Friday, September 8, 2017

From toppled buildings to at least 32 deaths, Mexico's most powerful quake in years prompts chaos

At least 32 people are dead after one of the most powerful earthquakes in Mexico’s history struck late Thursday on its southern coast, toppling buildings, damaging hospitals and sending skyscrapers swaying hundreds of miles away.

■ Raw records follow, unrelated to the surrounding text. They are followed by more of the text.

**config.mk**
```make
export PLATFORM = sky130hd
export DESIGN_NAME = lpc_power_ctrl
export DESIGN_NICKNAME = d
export VERILOG_FILES = /design/src/rtl/lpc_pkg.sv /design/src/rtl/lpc_wake_detect.sv /design/src/rtl/lpc_window_timer.sv /design/src/rtl/lpc_mode_seq.sv /design/src/rtl/lpc_power_ctrl.sv
export SDC_FILE = /design/constraint.sdc
export NUM_CORES = 1
export LEC_CHECK = 0
export BUFFER_PORTS_ARGS = -buffer_cell sky130_fd_sc_hd__clkbuf_2
export CORE_MARGIN = 2
export CORE_UTILIZATION = 55
export CTS_CLUSTER_SIZE = 30
export DETAILED_ROUTE_END_ITERATION = 10
export PLACE_DENSITY = 0.88
export SYNTH_ARGS = -nofsm -noshare
export SYNTH_HDL_FRONTEND = slang
export SYNTH_SLANG_ARGS = --single-unit
```
**constraint.sdc**
```tcl
create_clock -name clk -period 7.9 [get_ports clk]
set_clock_uncertainty 0.2 [all_clocks]
set_input_delay 0.79 -clock clk [delete_from_list [all_inputs] [get_ports clk]]
set_output_delay 0.79 -clock clk [all_outputs]
set_load 0.05 [all_outputs]
```
**src/rtl/lpc_pkg.sv**
```systemverilog
package lpc_pkg;

  typedef enum logic [2:0] {
    ST_RUN   = 3'd0,
    ST_IDLE  = 3'd1,
    ST_PDOWN = 3'd2,
    ST_GRACE = 3'd3,
    ST_RESET = 3'd4
  } lpc_state_e;

  typedef struct packed {
    logic cpu;
    logic periph;
    logic osc;
    logic sfr_rst;
    logic ram_inh;
  } lpc_outs_t;

  localparam int MODE_IDLE_BIT = 0;
  localparam int MODE_PD_BIT   = 1;

  // Length of the post-idle grace window: two machine cycles.
  function automatic int grace_cycles(input int mc_clks);
    return 2 * mc_clks;
  endfunction

  // Counter width able to hold the larger of two window lengths.
  function automatic int timer_width(input int a, input int b);
    int m;
    m = (a > b) ? a : b;
    return $clog2(m + 1);
  endfunction

  // Clock, reset and inhibit levels for each state.
  function automatic lpc_outs_t decode_outputs(input lpc_state_e s);
    lpc_outs_t o;
    case (s)
      ST_RUN:   o = '{cpu: 1'b1, periph: 1'b1, osc: 1'b1, sfr_rst: 1'b0, ram_inh: 1'b0};
      ST_IDLE:  o = '{cpu: 1'b0, periph: 1'b1, osc: 1'b1, sfr_rst: 1'b0, ram_inh: 1'b0};
      ST_PDOWN: o = '{cpu: 1'b0, periph: 1'b0, osc: 1'b0, sfr_rst: 1'b0, ram_inh: 1'b0};
      ST_GRACE: o = '{cpu: 1'b1, periph: 1'b1, osc: 1'b1, sfr_rst: 1'b0, ram_inh: 1'b1};
      default:  o = '{cpu: 1'b0, periph: 1'b1, osc: 1'b1, sfr_rst: 1'b1, ram_inh: 1'b1};
    endcase
    return o;
  endfunction

endpackage

```
**src/rtl/lpc_wake_detect.sv**
```systemverilog
module lpc_wake_detect #(
  parameter int NIRQ = 5
) (
  input  logic            clk,
  input  logic            por_n,
  input  logic [NIRQ-1:0] irq_req,
  input  logic [NIRQ-1:0] irq_en,
  output logic            wake
);

  logic [NIRQ-1:0] masked;

  for (genvar i = 0; i < NIRQ; i++) begin : g_mask
    assign masked[i] = irq_req[i] & irq_en[i];
  end

  assign wake = |masked;

  // a source whose enable is clear never raises a wake.
  assert_wake_masked_R4: assert property (@(posedge clk) disable iff (!por_n)
    (irq_en == '0) |-> !wake);

endmodule

```
**src/rtl/lpc_window_timer.sv**
```systemverilog
module lpc_window_timer #(
  parameter int W = 8
) (
  input  logic         clk,
  input  logic         por_n,
  input  logic         restart,
  input  logic [W-1:0] limit,
  output logic         expired
);

  logic [W-1:0] count_q;

  always_ff @(posedge clk or negedge por_n) begin
    if (!por_n)                  count_q <= '0;
    else if (restart)            count_q <= '0;
    else if (count_q != {W{1'b1}}) count_q <= count_q + 1'b1;
  end

  assign expired = ({1'b0, count_q} + 1'b1) >= {1'b0, limit};

  // a long reset hold saturates the count instead of wrapping.
  assert_timer_saturates_R10: assert property (@(posedge clk) disable iff (!por_n)
    (!restart && count_q == {W{1'b1}}) |=> (count_q == {W{1'b1}}));

endmodule

```
**src/rtl/lpc_mode_seq.sv**
```systemverilog
module lpc_mode_seq
  import lpc_pkg::*;
(
  input  logic       clk,
  input  logic       por_n,
  input  logic       hw_reset,
  input  logic       mode_wr,
  input  logic [1:0] mode_wdata,
  input  logic       wake,
  input  logic       tmr_expired,
  output lpc_state_e state_q,
  output logic       restart,
  output logic [1:0] mode_bits
);

  lpc_state_e state_d;
  logic [1:0] mode_q;
  logic       run_write;
  logic       idle_exit;

  assign run_write = (state_q == ST_RUN) && mode_wr && !hw_reset;
  assign idle_exit = (state_q == ST_IDLE) && (state_d == ST_RUN);

  always_comb begin
    state_d = state_q;
    case (state_q)
      ST_RUN: begin
        if (hw_reset)                          state_d = ST_RESET;
        else if (mode_wr && mode_wdata[MODE_PD_BIT])   state_d = ST_PDOWN;
        else if (mode_wr && mode_wdata[MODE_IDLE_BIT]) state_d = ST_IDLE;
      end
      ST_IDLE: begin
        if (hw_reset)  state_d = ST_GRACE;
        else if (wake) state_d = ST_RUN;
      end
      ST_PDOWN: if (hw_reset) state_d = ST_RESET;
      ST_GRACE: if (tmr_expired) state_d = ST_RESET;
      ST_RESET: if (tmr_expired && !hw_reset) state_d = ST_RUN;
      default:  state_d = ST_RESET;
    endcase
  end

  assign restart = (state_d != state_q);

  always_ff @(posedge clk or negedge por_n) begin
    if (!por_n) begin
      state_q <= ST_RESET;
      mode_q  <= 2'b00;
    end else begin
      state_q <= state_d;
      if ((state_d == ST_RESET) || idle_exit) mode_q <= 2'b00;
      else if (run_write)                     mode_q <= mode_wdata;
    end
  end

  assign mode_bits = mode_q;

  assert_pd_only_reset_exits_R5: assert property (@(posedge clk) disable iff (!por_n)
    (state_q == ST_PDOWN && !hw_reset) |=> (state_q == ST_PDOWN));

  assert_idle_wake_clears_R4: assert property (@(posedge clk) disable iff (!por_n)
    (state_q == ST_IDLE && wake && !hw_reset) |=> (state_q == ST_RUN && mode_bits == 2'b00));

  assert_pd_priority_R3: assert property (@(posedge clk) disable iff (!por_n)
    (state_q == ST_RUN && !hw_reset && mode_wr && mode_wdata[MODE_PD_BIT]) |=> (state_q == ST_PDOWN));

  assert_reset_beats_write_R9: assert property (@(posedge clk) disable iff (!por_n)
    (state_q == ST_RUN && hw_reset) |=> (state_q == ST_RESET && mode_bits == 2'b00));

endmodule

```
**src/rtl/lpc_power_ctrl.sv**
```systemverilog
module lpc_power_ctrl
  import lpc_pkg::*;
#(
  parameter int NIRQ           = 5,
  parameter int MC_CLKS        = 12,
  parameter int STARTUP_CYCLES = 64
) (
  input  logic            clk,
  input  logic            por_n,
  input  logic            hw_reset,
  input  logic            mode_wr,
  input  logic [1:0]      mode_wdata,
  input  logic [NIRQ-1:0] irq_req,
  input  logic [NIRQ-1:0] irq_en,
  output logic [1:0]      mode_bits,
  output logic            cpu_clk_en,
  output logic            periph_clk_en,
  output logic            osc_en,
  output logic            sfr_reset,
  output logic            ram_wr_inhibit
);

  localparam int GRACE = grace_cycles(MC_CLKS);
  localparam int TW    = timer_width(GRACE, STARTUP_CYCLES);
  localparam int OW    = $clog2(STARTUP_CYCLES + 1);

  lpc_state_e   state;
  lpc_outs_t    outs;
  logic         wake;
  logic         restart;
  logic         tmr_expired;
  logic [TW-1:0] limit;

  // Named events for the checks below.
  logic in_idle;
  logic in_grace;

  lpc_wake_detect #(.NIRQ(NIRQ)) wake_i (
    .clk     (clk),
    .por_n   (por_n),
    .irq_req (irq_req),
    .irq_en  (irq_en),
    .wake    (wake)
  );

  lpc_mode_seq seq_i (
    .clk         (clk),
    .por_n       (por_n),
    .hw_reset    (hw_reset),
    .mode_wr     (mode_wr),
    .mode_wdata  (mode_wdata),
    .wake        (wake),
    .tmr_expired (tmr_expired),
    .state_q     (state),
    .restart     (restart),
    .mode_bits   (mode_bits)
  );

  assign limit = (state == ST_GRACE) ? TW'(GRACE) : TW'(STARTUP_CYCLES);

  lpc_window_timer #(.W(TW)) timer_i (
    .clk     (clk),
    .por_n   (por_n),
    .restart (restart),
    .limit   (limit),
    .expired (tmr_expired)
  );

  assign outs           = decode_outputs(state);
  assign cpu_clk_en     = outs.cpu;
  assign periph_clk_en  = outs.periph;
  assign osc_en         = outs.osc;
  assign sfr_reset      = outs.sfr_rst;
  assign ram_wr_inhibit = outs.ram_inh;

  assign in_idle  = (state == ST_IDLE);
  assign in_grace = (state == ST_GRACE);

  // Cycles since the oscillator enable was last raised (saturating).
  logic [OW-1:0] osc_up_cnt;
  always_ff @(posedge clk or negedge por_n) begin
    if (!por_n)                             osc_up_cnt <= '0;
    else if (!osc_en)                       osc_up_cnt <= '0;
    else if (osc_up_cnt < OW'(STARTUP_CYCLES)) osc_up_cnt <= osc_up_cnt + 1'b1;
  end

  assert_cpu_needs_osc_R3: assert property (@(posedge clk) disable iff (!por_n)
    !osc_en |-> !cpu_clk_en);

  assert_startup_gap_R8: assert property (@(posedge clk) disable iff (!por_n)
    $rose(cpu_clk_en) |-> (osc_up_cnt >= OW'(STARTUP_CYCLES)));

  assert_grace_window_R6: assert property (@(posedge clk) disable iff (!por_n)
    (in_idle && hw_reset) |=> (cpu_clk_en && ram_wr_inhibit && !sfr_reset && in_grace));

  assert_reset_keeps_ram_R7: assert property (@(posedge clk) disable iff (!por_n)
    sfr_reset |-> (ram_wr_inhibit && !cpu_clk_en));

endmodule

```
==> flow_metrics.tcl, run 1 <==
set metrics [dict create \
    grt-ovfl-total 0 \
    drcViolationCount 0 \
    yosysTopAreaCell "dfrtp_1" \
    drtIter0Drc 32 \
    wirelength_um 2070 \
    die-area_um2 2020 \
    start_kind "flop" \
    die_h_um 45.0 \
    clock-sinks 12 \
    power_mw 0.318 \
    final_cell_area_um2 1060 \
    htree_levels 1 \
    hold_buffers 0 \
    synth_area_leaders "dfrtp_1, ha_1, a21oi_1" \
    synth_ff_type "dfrtp_1" \
    multi_input_area_um2 576 \
    clk_latency_ps 270 \
    antenna_found_initial 0 \
    gp_congestion 0.819 \
    grt_first_pass_wirelength_um 3410 \
    clock_path_buffers 2 \
    power.density_nw_per_um2 299 \
    p_sw_mw 0.143 \
    yosysUniqueCellTypes 43 \
    pwr-share-comb 0.514 \
    slew_violations 0 \
    fin_crit_ps 2780 \
    place_area_um2 1030 \
    syn_inst 100 \
    ys_ff_latch 12 \
    synth.avg_cell_area_um2 9.23 \
    timing.fmax_mhz 360 \
    seq_area_um2 302 \
    p_clk_frac 0.146 \
    avgRoutedWirePerCell_um 15.3 \
    critical_path_class "flop to flop" \
    synth_edf_count 0 \
    final-hold-violation-count 0 \
    port-buffer-count 22 \
    cpPeakStageDelay_ps 560 \
    end_kind "flop" \
    swShare 0.450 \
    rsz0062_at_grt "false" \
    tightest_slew_ps 646 \
    cts_buffers 3 \
    syn_nets 121 \
    dr.pass1.iters 4 \
    diodes 0 \
    synthToLayoutAreaGrowth_pct 15.0 \
    fin_nets 142 \
    fillCellCount 120 \
    intPower_mw 0.175 \
    arrival_ps 2700 \
    coreArea_um2 1540 \
    relSlewSlack 0.568 \
    cap_violations 0 \
    tritoncts "done" \
    cts_resized 0 \
    track_usage 0.236 \
    grt_pass1_vias 802 \
    power_frac_seq 0.340 \
    yosysWarnings 0 \
    post-cts-setup-buffers 0 \
    vias_per_cell 6.14 \
    finalSetupViolCount 0 \
    hpwl_um 1710 \
    syn-cell-area_um2 923 \
    crit_required_ps 7820 \
    die_w_um 45.0 \
    setup-tns-final_ps 0 \
    initial_utilization 0.599 \
    hp-class "input pin to asynchronous set/reset pin" \
    synth_async_sr_flop_share 1.00 \
    outcome "completed" \
    drive_gt1_frac 0.300 \
    path_max_fanout 8 \
    crit_slowest_cell "a31oi_1" \
    pin_count 23 \
    yosys.area.top_type_share 0.298 \
    vias 835 \
    cts_root_buf "clkbuf_4" \
    ys_seq_area_frac 0.327 \
    power.leakage_nw 0.518 \
    ant_nets 0 \
    rows 14 \
    grt_max_degree 13 \
    clkTransAtPathRegs_ps 70 \
    period_share 0.352 \
    cp_cell_sequence "nand2_1 -> or2_2 -> ha_1 -> nand3_1 -> o221ai_2 -> o31ai_1 -> a31oi_1 -> nor3_1" \
    max-vdd-ir-drop_v 0.000215 \
]
==> synthesized netlist by cell type (2+ instances only) <==
| library cell | n |
|---|---|
| xor2_1 | 3 |
| or3_1 | 2 |
| nand3_1 | 4 |
| o21ai_0 | 2 |
| nor3_1 | 6 |
| ha_1 | 5 |
| nor2_1 | 6 |
| nand2b_1 | 2 |
| mux2i_1 | 3 |
| a211oi_1 | 2 |
| xnor2_1 | 3 |
| nand2_1 | 6 |
| inv_1 | 4 |
| a21oi_1 | 9 |
| dfrtp_1 | 11 |
| and3_1 | 2 |
| clkbuf_1 | 4 |
==> worst max-delay path, delay by kind of cell, from the launching register on <==
family / cells / cell delay (ps)
DFF: 1 / 490
and+or+nand+nor: 4 / 730
AOI/OAI and AO/OA: 3 / 890
adders and majority gates: 1 / 320
==> through the flow <==
| step | hold slack, ps | util | setup slack [ps] | std cells |
|---|---|---|---|---|
| detailed placement | 353 | 0.666 | 5190 | 132 |
| global placement | 338 | 0.666 | 5300 | 132 |
| finish | 188 | 0.689 | 5120 | 136 |
| CTS | 193 | 0.689 | 5190 | 136 |
| floorplan | 294 | - | 5430 | 100 |
| global route | 201 | 0.689 | 4940 | 136 |
==> path summary, 6_finish.rpt <==
path                                       to          startpoint  slack (ps)  cells past startpoint
max reg2reg                timer_i.count_q[4]    seq_i.state_q[1]        5120                      8
max in group asynchronous    seq_i.state_q[2]               por_n        7030                      1
min in group clk           seq_i.mode_bits[1]  seq_i.mode_bits[1]         360                      2
min reg2reg                seq_i.mode_bits[1]  seq_i.mode_bits[1]         360                      2
max                        timer_i.count_q[4]    seq_i.state_q[1]        5120                      8
min                        timer_i.count_q[0]               por_n         190                      1
==> metal layers <==
layer / wire [um] / global-route usage / part of all wire
met3: 153 / 0.0360 / 0.074
met5: 0 / 0 / 0
met2: 952 / 0.391 / 0.46
met1: 928 / 0.302 / 0.45
met4: 40 / 0.106 / 0.019
==> area by class of cell <==
type                            count  area share
Timing Repair Buffer               22       0.104
Multi-Input combinational cell     77       0.542
Clock buffer                        4      0.0342
Sequential cell                    12       0.284
Inverter                            5      0.0177
Tap cell                           16      0.0188
==> flip-flops by register name (all words and copies together), names as in the netlist <==
signal           flops
seq_i.state_q        3
timer_i.count_q      7
seq_i.mode_bits      2
==> power groups by stage <==
stage          Sequential [mW]  Combinational [mW]  Clock, mW
3_5_place_dp             0.109               0.160          0
3_3_place_gp             0.107               0.152          0
2_1_floorplan           0.0975               0.133          0
4_1_cts                  0.108               0.161     0.0479
5_1_grt                  0.111               0.179     0.0510
6_report                 0.108               0.163     0.0465
==> kinds of logic after synthesis <==
family / after synthesis / synth area share
xor+xnor: 6 / 0.0569
simple gates: 34 / 0.199
mux: 3 / 0.0325
compound gates: 29 / 0.267
flops: 12 / 0.327
fa+ha+maj: 5 / 0.0678
buf+inv: 11 / 0.0501
==> cells in the final DEF (no fill, tap or decap), types with 2 or more instances in the layout <==
master and count:
and3_1 2, nor3_1 6, nand2b_1 2, clkbuf_2 22, nand3_1 4, a21oi_1 9
clkbuf_4 3, dfrtp_1 11, a211oi_1 2, nand2_1 6, or3_1 2, inv_1 4
ha_1 5, mux2i_1 3, xor2_1 3, o21ai_0 2, xnor2_1 3, nor2_1 6
Power figures use the tool's default switching activity.
==> run 2: changes to the inputs <==
--- a/config.mk
+++ b/config.mk
@@ -7,10 +7,10 @@
 export LEC_CHECK = 0
 export BUFFER_PORTS_ARGS = -buffer_cell sky130_fd_sc_hd__clkbuf_2
 export CORE_MARGIN = 2
-export CORE_UTILIZATION = 55
+export CORE_UTILIZATION = 52
 export CTS_CLUSTER_SIZE = 30
 export DETAILED_ROUTE_END_ITERATION = 10
-export PLACE_DENSITY = 0.88
+export PLACE_DENSITY = 0.84
 export SYNTH_ARGS = -nofsm -noshare
 export SYNTH_HDL_FRONTEND = slang
 export SYNTH_SLANG_ARGS = --single-unit
==> constraint.sdc (replaced) <==
create_clock -name clk -period 2.6 [get_ports clk]
set_clock_uncertainty 0.2 [all_clocks]
set_input_delay 0.26 -clock clk [delete_from_list [all_inputs] [get_ports clk]]
set_output_delay 0.26 -clock clk [all_outputs]
set_load 0.05 [all_outputs]
==> flow_metrics.tcl, run 2 (same netlist as run 1, synthesis figures left out) <==
set metrics [dict create \
    die-area_um2 2130 \
    port-buffer-count 22 \
    final_cell_area_um2 1160 \
    grt_max_degree 13 \
    start_kind "flop" \
    swShare 0.437 \
    final-hold-violation-count 0 \
    power.leakage_nw 0.570 \
    fin_crit_ps 2530 \
    vias 867 \
    arrival_ps 2540 \
    top_register "timer_i.count_q" \
    power.density_nw_per_um2 859 \
    hold_ws_ps 101 \
    p_sw_mw 0.436 \
    pin_count 23 \
    critical_path_class "flop to flop" \
    tightest_slew_ps 421 \
    htree_levels 1 \
    clock_path_buffers 2 \
    largest_register_ffs 7 \
    gp_congestion 0.883 \
    place_area_um2 1080 \
    power_frac_seq 0.331 \
    die_h_um 46.1 \
    fin_nets 151 \
    finalSetupViolCount 0 \
    p_clk_frac 0.141 \
    timing.fmax_mhz 395 \
    rsz0062_at_grt "true" \
    initial_utilization 0.547 \
    hpwl_um 1680 \
    rows 15 \
    cts_buffers 3 \
    max-vdd-ir-drop_v 0.000687 \
    dr.pass1.iters 4 \
    cts_root_buf "clkbuf_4" \
    grt_first_pass_wirelength_um 3250 \
    slew_violations 0 \
    grt-ovfl-total 0 \
    final_common_cell "clkbuf_2" \
    antenna_found_initial 0 \
    intPower_mw 0.561 \
    clock-sinks 12 \
    dp.cells 140 \
    hp-class "input pin to flop" \
    diodes 0 \
    power_mw 0.998 \
    drcViolationCount 0 \
    cap_violations 0 \
    rrSetupSlack_ps 70 \
    grt_pass1_vias 790 \
    ant_nets 0 \
    coreArea_um2 1690 \
    pwr-share-comb 0.528 \
    relSlewSlack 0.718 \
    final_cell_mix "clkbuf_2, dfrtp_1, a21oi_1" \
    die_w_um 46.1 \
    drtIter0Drc 42 \
    clkTransAtPathRegs_ps 70 \
    drive_gt1_frac 0.388 \
    outcome "completed" \
    wirelength_um 2060 \
    avgRoutedWirePerCell_um 14.1 \
    end_kind "flop" \
    period_share 0.974 \
    stdcell_count 146 \
    path_max_fanout 5 \
    tritoncts "done" \
    track_usage 0.218 \
    finish.utilization 0.687 \
    vias_per_cell 5.94 \
    crit_required_ps 2610 \
    synthToLayoutAreaGrowth_pct 25.7 \
    clk_latency_ps 260 \
]
==> run 2: cell types whose count changed in the layout (fill, tap and decap cells not counted), sizes merged <==
cell / before / now
buf: 0 / 8
dlygate4sd3: 0 / 1
==> run 2: metal layers <==
metal	wire length (um)	vias up	track usage
li1	-	428	-
met5	0	-	0
met1	917	402	0.285
met4	9	0	0.137
met3	104	2	0.0392
met2	1030	35	0.331
==> run 2: through the flow <==
step           setup TNS [ps]  worst slack (ps)
6_report                    0              68.1
3_5_place_dp            -28.4             -13.0
4_1_cts                     0              31.4
5_1_grt                 -89.9             -32.1
2_1_floorplan               0               134
3_3_place_gp                0              65.5
==> run 2: worst paths after layout <==
| check | start | endpoint | cells after the start |
|---|---|---|---|
| worst min-delay path | mode_wdata[0] | seq_i.mode_bits[0] | 3 |
| worst max-delay path | timer_i.count_q[0] | seq_i.state_q[2] | 10 |
| worst max register to register | timer_i.count_q[0] | seq_i.state_q[2] | 10 |
| min in group asynchronous | por_n | timer_i.count_q[5] | 2 |
| worst min register to register | seq_i.mode_bits[1] | seq_i.mode_bits[1] | 2 |
| max in group asynchronous | por_n | seq_i.state_q[2] | 2 |
==> run 2: layout make-up <==
type / instances / area (um2)
timing repair buffer: 31 / 180
inverter: 5 / 18.8
clock buffer: 4 / 36.3
fill: 130 / 528
tap: 17 / 21.3
sequential: 12 / 302
multi-input combinational: 77 / 603
==> run 2: worst max-delay path: stages (launching register included) <==
cell and delay [ps]:
dfrtp_1 420, and2_2 250, nand2_1 110, xor2_2 190
ha_1 260, nand3_1 100, o221ai_2 130, o31ai_4 330
buf_4 180, a211o_2 160, o21a_1 150
==> run 2: power by group through the flow <==
| stage | sequential (mW) | clock [mW] | combinational [mW] |
|---|---|---|---|
| detailed placement | 0.328 | 0 | 0.493 |
| global placement | 0.323 | 0 | 0.471 |
| CTS | 0.324 | 0.144 | 0.500 |
| global route | 0.337 | 0.157 | 0.575 |
| floorplan | 0.296 | 0 | 0.405 |
| finish | 0.330 | 0.141 | 0.527 |
==> run 2: timing repair <==
item / CTS / global route
hold buffers: 1 / 0
setup buffers: 0 / 1
pin swaps: 0 / 2
endpoints found under the hold margin: 12 / 0
resized for setup: 1 / 6
setup endpoints to repair: 5 / 8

 The U.S. Geological Survey said the earthquake hit about 60 miles off the coast of Chiapas state with a magnitude of 8.1 — slightly stronger than the devastating magnitude 8 quake of 1985 that killed thousands of people in Mexico City.
While Mexican seismologists initially claimed Thursday’s earthquake was a magnitude 8.4, the National Seismology Institute said Friday that it had revised its measurement and now believes it was an 8.2.
Fifty million Mexicans are estimated to have felt the quake, Mexican President Enrique Peña Nieto said. About 1.5 million people lost electricity after the earthquake toppled power line across the country, he said, but by Friday morning power had been restored to about 800,000 users. Schools were closed across 11 states Friday so authorities could check them for safety.

Many of the most affected areas are remote and home to poor, largely indigenous populations. Photos and videos from those areas show buildings reduced to rubble and victims being rushed to hospitals.
Oaxaca state Gov. Alejandro Murat told local news media that at least 23 people died in his state.
Chiapas Gov. Manuel Velasco said three people were killed in the Chiapas town of San Cristobal, including two women who died when a house and a wall collapsed.

He expressed concern that some hospitals were still without power and called on people living near the coast to leave their houses as a protective measure amid fears that the earthquake could trigger a tsunami.
Tsunami waves of 2.3 feet were observed early Friday in Huatulco, a resort city in Mexico’s Oaxaca state, and 3.3 feet at the port of Salina Cruz several hours away, according to the National Weather Service’s Pacific Tsunami Warning Center.
The USGS recorded at least 20 aftershocks of magnitude 4.0 or greater within about five hours after the main shake, and Peña Nieto warned that a major aftershock as large as magnitude 7.2 could occur.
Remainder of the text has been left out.